Input material>
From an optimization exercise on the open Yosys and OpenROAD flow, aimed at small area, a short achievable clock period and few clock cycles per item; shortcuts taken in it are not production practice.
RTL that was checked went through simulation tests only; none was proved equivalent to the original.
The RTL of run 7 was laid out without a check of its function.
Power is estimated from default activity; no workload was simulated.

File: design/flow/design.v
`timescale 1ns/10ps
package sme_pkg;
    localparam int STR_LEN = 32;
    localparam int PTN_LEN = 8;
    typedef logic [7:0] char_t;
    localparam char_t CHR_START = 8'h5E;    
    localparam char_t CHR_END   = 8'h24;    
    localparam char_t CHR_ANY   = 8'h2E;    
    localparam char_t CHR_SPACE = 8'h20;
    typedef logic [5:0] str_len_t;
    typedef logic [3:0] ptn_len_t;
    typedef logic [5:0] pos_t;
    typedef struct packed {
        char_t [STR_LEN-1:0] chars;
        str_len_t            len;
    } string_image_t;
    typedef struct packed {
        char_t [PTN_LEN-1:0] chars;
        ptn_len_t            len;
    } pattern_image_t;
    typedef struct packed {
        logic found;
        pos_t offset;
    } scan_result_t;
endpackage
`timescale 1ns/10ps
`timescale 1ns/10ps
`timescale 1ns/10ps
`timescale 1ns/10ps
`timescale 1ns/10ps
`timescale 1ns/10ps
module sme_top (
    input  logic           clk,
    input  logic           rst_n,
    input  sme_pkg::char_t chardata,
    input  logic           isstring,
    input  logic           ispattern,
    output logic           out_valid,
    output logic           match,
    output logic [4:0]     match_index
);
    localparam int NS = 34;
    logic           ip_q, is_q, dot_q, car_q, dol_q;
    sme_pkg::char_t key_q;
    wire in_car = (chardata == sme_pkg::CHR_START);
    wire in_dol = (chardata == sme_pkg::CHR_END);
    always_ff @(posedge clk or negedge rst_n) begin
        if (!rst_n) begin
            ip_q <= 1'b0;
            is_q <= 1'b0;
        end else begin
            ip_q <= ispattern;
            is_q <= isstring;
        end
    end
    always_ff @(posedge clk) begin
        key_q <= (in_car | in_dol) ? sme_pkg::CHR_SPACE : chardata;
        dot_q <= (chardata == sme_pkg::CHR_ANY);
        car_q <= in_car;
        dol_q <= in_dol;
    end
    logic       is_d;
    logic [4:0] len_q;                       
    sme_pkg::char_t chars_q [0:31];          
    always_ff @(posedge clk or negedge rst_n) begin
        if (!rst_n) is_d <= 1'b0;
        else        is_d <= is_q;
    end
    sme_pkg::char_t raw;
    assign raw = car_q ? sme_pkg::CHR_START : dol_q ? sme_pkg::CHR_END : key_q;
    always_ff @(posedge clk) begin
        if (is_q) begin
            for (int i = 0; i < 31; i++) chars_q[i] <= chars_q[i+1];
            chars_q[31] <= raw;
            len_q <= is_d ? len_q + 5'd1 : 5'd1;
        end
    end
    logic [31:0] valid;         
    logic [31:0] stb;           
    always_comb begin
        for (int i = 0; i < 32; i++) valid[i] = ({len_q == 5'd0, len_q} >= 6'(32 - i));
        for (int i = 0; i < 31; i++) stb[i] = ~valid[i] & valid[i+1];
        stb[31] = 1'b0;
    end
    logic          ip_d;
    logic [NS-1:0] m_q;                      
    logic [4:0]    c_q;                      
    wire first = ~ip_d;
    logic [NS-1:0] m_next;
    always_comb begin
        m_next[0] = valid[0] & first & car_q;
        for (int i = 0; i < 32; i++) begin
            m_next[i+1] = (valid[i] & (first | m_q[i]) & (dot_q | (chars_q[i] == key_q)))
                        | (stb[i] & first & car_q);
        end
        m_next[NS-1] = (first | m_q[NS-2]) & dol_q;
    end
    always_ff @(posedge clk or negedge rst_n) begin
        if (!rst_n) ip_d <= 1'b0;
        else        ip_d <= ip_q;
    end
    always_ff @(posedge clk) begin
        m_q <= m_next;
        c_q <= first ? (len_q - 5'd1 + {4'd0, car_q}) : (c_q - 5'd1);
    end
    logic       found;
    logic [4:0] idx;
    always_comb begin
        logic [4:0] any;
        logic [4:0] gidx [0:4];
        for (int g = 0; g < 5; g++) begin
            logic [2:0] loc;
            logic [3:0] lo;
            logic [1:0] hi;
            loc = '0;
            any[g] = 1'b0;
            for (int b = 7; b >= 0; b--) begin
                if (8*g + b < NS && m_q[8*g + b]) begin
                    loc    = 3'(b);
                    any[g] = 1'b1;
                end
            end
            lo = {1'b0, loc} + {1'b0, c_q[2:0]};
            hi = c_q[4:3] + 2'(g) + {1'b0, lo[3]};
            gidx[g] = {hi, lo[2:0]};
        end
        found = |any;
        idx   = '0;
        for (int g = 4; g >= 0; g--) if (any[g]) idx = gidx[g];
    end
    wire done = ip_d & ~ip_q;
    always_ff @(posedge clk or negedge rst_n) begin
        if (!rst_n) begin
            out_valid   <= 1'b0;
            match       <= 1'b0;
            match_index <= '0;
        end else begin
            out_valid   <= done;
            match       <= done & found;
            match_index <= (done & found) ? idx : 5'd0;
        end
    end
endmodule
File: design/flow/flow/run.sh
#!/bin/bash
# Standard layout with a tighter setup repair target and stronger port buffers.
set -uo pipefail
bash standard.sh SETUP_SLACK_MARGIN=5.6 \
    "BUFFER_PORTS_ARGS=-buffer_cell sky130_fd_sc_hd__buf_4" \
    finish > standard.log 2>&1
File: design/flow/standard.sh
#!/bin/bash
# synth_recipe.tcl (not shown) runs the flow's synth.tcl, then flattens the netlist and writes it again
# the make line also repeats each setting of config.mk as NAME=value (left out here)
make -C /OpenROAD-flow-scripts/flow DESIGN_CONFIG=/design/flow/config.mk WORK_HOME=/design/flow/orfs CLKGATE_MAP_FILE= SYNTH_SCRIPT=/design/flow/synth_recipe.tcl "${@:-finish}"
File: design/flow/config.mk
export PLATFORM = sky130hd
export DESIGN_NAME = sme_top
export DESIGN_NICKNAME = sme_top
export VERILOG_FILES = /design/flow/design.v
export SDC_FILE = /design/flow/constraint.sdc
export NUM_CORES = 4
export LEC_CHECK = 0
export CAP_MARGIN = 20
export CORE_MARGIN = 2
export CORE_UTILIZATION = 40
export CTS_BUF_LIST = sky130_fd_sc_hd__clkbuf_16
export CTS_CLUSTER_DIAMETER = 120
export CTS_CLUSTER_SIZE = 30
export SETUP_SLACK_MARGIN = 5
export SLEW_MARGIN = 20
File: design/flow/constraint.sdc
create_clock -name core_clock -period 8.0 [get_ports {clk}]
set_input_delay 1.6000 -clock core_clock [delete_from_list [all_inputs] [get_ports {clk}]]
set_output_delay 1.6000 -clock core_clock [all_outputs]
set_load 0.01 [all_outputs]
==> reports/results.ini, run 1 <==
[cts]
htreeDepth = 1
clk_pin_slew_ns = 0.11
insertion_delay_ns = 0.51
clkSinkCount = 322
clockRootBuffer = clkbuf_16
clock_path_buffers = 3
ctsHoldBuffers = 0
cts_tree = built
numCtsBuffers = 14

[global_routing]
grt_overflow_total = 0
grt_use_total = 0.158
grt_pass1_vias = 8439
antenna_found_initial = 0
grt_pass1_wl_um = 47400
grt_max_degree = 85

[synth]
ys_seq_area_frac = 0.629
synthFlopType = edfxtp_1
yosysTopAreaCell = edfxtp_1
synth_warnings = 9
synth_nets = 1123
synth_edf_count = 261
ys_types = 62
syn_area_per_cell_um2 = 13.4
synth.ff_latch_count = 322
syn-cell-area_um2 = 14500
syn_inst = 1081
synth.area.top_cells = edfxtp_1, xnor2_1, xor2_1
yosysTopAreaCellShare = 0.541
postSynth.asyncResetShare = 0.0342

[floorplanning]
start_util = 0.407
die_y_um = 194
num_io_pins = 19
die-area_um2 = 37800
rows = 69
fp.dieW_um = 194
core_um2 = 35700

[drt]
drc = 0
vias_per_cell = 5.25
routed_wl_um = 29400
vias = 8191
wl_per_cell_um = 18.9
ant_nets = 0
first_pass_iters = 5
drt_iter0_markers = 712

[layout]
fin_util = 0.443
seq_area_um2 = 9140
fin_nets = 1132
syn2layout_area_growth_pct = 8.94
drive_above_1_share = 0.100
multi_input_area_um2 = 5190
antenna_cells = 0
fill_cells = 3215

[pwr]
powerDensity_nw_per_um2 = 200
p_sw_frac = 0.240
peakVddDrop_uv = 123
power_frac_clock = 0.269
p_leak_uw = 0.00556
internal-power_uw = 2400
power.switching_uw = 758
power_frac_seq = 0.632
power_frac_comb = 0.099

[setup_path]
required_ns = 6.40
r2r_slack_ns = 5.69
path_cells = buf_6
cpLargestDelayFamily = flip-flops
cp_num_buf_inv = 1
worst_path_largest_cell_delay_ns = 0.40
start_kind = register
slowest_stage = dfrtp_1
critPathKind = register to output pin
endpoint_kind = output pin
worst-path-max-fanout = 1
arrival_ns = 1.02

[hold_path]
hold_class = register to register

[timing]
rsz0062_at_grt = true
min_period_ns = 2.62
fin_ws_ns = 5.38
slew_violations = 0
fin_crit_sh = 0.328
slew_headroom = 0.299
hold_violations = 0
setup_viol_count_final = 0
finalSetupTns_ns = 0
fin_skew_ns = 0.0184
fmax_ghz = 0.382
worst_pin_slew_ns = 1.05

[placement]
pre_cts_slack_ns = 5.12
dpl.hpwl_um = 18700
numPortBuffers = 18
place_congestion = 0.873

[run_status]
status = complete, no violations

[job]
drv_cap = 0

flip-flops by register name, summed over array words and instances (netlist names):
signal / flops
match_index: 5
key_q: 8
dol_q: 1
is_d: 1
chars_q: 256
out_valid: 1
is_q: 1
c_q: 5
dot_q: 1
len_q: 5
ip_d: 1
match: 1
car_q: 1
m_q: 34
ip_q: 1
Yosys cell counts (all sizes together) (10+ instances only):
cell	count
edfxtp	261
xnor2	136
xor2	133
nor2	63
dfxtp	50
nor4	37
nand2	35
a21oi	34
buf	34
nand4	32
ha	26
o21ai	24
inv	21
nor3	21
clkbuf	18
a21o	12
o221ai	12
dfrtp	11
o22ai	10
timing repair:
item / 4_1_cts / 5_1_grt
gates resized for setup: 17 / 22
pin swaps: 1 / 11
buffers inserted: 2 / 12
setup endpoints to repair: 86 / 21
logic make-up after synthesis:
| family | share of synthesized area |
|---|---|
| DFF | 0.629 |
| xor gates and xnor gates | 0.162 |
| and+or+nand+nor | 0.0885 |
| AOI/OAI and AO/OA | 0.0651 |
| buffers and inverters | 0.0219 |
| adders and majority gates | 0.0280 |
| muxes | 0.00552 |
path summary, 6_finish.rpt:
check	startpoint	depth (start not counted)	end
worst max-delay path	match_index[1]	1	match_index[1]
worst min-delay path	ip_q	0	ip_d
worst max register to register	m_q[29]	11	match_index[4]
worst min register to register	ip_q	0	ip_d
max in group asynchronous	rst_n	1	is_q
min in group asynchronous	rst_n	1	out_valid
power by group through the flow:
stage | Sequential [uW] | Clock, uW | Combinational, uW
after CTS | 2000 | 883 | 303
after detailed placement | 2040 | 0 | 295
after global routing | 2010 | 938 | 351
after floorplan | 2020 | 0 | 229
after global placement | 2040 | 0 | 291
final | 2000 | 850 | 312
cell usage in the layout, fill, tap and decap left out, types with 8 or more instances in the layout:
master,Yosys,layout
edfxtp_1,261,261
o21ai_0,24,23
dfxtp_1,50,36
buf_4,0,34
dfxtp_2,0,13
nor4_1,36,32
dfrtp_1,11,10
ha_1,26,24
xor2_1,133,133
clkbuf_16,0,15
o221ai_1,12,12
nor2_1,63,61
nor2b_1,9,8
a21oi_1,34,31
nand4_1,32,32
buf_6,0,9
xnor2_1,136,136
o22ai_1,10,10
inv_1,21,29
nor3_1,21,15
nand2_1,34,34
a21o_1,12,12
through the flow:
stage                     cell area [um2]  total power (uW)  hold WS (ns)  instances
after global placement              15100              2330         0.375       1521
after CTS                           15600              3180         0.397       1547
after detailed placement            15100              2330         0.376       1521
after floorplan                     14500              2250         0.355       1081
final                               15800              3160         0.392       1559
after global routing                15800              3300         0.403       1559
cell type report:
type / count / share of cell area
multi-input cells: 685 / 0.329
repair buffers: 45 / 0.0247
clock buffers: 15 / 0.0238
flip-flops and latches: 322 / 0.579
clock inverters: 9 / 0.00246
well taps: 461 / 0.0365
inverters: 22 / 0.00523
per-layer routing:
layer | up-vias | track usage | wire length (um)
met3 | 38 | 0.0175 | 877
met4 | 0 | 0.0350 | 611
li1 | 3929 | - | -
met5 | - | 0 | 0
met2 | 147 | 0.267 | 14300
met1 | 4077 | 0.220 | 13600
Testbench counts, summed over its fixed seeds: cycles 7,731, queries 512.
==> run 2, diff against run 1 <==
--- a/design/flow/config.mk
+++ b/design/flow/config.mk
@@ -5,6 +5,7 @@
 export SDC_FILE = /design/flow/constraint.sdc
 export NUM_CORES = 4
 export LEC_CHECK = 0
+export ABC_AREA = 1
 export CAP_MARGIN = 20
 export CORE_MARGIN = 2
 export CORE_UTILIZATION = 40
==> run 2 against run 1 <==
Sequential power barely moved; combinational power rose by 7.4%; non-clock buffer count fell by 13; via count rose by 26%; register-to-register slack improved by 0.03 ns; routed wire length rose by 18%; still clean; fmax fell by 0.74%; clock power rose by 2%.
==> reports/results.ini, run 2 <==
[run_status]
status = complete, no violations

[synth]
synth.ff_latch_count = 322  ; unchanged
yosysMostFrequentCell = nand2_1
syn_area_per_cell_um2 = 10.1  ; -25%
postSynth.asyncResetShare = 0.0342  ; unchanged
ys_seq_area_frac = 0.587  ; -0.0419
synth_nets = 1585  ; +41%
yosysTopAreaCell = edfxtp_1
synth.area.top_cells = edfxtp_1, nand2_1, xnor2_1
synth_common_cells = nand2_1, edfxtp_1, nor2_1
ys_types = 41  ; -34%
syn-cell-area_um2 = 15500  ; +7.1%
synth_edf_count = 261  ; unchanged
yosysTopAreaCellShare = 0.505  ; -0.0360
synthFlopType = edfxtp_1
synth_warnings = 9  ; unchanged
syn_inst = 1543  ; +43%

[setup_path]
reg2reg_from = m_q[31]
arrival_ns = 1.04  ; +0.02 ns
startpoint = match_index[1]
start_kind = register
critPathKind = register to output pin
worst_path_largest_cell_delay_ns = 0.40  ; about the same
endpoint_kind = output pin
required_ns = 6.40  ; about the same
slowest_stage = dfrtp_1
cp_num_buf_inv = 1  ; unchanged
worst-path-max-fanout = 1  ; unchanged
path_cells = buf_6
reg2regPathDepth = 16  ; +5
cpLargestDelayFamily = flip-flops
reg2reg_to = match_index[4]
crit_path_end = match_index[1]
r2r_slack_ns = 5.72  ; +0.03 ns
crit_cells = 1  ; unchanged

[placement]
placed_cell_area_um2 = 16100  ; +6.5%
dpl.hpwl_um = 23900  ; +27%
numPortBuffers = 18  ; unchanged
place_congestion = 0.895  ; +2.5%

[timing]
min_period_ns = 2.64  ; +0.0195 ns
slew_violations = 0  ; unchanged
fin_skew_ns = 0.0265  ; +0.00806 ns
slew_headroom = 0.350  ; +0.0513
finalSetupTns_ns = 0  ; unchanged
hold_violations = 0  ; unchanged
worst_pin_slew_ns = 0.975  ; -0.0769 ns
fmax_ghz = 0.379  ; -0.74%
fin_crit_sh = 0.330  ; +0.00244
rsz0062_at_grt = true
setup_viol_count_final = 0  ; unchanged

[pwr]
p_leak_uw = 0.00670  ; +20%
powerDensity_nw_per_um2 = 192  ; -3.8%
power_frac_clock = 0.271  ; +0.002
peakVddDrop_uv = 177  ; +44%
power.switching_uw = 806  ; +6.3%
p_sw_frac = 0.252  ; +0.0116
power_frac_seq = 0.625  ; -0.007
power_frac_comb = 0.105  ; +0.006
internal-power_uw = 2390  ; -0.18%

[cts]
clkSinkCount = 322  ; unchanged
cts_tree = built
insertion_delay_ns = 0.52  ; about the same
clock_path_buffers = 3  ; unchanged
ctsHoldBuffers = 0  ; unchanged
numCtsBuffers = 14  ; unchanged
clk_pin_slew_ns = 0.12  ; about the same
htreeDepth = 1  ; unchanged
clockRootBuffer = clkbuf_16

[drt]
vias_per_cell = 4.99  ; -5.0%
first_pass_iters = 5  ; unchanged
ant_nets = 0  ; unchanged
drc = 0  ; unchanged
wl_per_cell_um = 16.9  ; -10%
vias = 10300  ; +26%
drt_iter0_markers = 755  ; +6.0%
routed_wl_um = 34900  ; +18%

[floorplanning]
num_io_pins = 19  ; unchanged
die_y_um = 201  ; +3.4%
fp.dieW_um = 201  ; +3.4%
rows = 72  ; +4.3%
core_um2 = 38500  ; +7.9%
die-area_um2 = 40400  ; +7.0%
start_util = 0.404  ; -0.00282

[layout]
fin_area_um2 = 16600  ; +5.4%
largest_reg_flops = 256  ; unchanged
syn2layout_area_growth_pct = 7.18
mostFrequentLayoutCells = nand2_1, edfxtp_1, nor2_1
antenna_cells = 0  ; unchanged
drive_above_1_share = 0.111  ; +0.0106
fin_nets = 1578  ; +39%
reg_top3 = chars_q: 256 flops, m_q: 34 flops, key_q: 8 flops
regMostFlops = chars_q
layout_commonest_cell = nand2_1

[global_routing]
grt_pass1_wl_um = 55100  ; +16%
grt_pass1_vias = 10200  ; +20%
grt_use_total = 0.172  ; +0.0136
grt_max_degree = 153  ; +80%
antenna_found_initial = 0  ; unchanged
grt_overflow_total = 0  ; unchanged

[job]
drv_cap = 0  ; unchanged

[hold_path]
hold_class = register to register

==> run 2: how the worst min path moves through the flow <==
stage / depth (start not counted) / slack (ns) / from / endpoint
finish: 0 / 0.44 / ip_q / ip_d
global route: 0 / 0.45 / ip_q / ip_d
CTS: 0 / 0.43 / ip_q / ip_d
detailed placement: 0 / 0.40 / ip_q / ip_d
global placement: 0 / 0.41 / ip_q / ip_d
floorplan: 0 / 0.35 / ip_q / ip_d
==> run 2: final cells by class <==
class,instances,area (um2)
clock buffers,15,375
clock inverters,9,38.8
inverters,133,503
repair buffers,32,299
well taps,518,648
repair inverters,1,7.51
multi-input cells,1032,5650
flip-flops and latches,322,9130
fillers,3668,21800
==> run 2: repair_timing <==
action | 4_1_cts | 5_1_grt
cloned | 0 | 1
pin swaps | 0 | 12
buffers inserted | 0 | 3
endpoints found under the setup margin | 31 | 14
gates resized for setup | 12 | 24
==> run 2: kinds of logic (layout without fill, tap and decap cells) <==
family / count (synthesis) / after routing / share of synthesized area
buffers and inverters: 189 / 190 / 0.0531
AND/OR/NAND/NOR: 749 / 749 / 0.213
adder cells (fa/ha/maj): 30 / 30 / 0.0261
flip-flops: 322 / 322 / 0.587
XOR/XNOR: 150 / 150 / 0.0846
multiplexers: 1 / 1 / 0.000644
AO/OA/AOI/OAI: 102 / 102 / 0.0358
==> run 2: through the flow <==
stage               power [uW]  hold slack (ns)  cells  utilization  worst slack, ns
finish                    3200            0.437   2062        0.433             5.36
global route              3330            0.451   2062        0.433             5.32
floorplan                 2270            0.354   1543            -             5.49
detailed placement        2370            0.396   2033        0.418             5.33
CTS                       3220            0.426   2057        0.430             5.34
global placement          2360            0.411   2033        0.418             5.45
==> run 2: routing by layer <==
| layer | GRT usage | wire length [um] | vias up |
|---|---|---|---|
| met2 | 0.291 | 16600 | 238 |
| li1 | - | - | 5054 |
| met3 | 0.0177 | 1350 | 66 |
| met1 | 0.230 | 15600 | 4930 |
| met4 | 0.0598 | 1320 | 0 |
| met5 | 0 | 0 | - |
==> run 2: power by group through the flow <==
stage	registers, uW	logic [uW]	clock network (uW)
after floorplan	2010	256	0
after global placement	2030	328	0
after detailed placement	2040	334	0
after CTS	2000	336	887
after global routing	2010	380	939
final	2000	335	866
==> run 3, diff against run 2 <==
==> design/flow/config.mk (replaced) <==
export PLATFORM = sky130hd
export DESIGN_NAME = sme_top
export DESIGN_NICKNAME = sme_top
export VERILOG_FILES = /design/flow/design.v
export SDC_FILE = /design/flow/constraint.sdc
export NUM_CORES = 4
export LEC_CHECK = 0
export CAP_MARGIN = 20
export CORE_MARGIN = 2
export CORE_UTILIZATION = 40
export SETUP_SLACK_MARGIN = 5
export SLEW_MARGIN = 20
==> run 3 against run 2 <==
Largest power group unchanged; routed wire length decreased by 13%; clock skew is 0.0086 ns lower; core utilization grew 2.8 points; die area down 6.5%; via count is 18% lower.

Exercise directions> Starting with the first line of the entries, transcribe every line up to and including the one with "char_t [PTN_LEN-1:0] chars;".

Result for this exercise>
From an optimization exercise on the open Yosys and OpenROAD flow, aimed at small area, a short achievable clock period and few clock cycles per item; shortcuts taken in it are not production practice.
RTL that was checked went through simulation tests only; none was proved equivalent to the original.
The RTL of run 7 was laid out without a check of its function.
Power is estimated from default activity; no workload was simulated.

File: design/flow/design.v
`timescale 1ns/10ps
package sme_pkg;
    localparam int STR_LEN = 32;
    localparam int PTN_LEN = 8;
    typedef logic [7:0] char_t;
    localparam char_t CHR_START = 8'h5E;    
    localparam char_t CHR_END   = 8'h24;    
    localparam char_t CHR_ANY   = 8'h2E;    
    localparam char_t CHR_SPACE = 8'h20;
    typedef logic [5:0] str_len_t;
    typedef logic [3:0] ptn_len_t;
    typedef logic [5:0] pos_t;
    typedef struct packed {
        char_t [STR_LEN-1:0] chars;
        str_len_t            len;
    } string_image_t;
    typedef struct packed {
        char_t [PTN_LEN-1:0] chars;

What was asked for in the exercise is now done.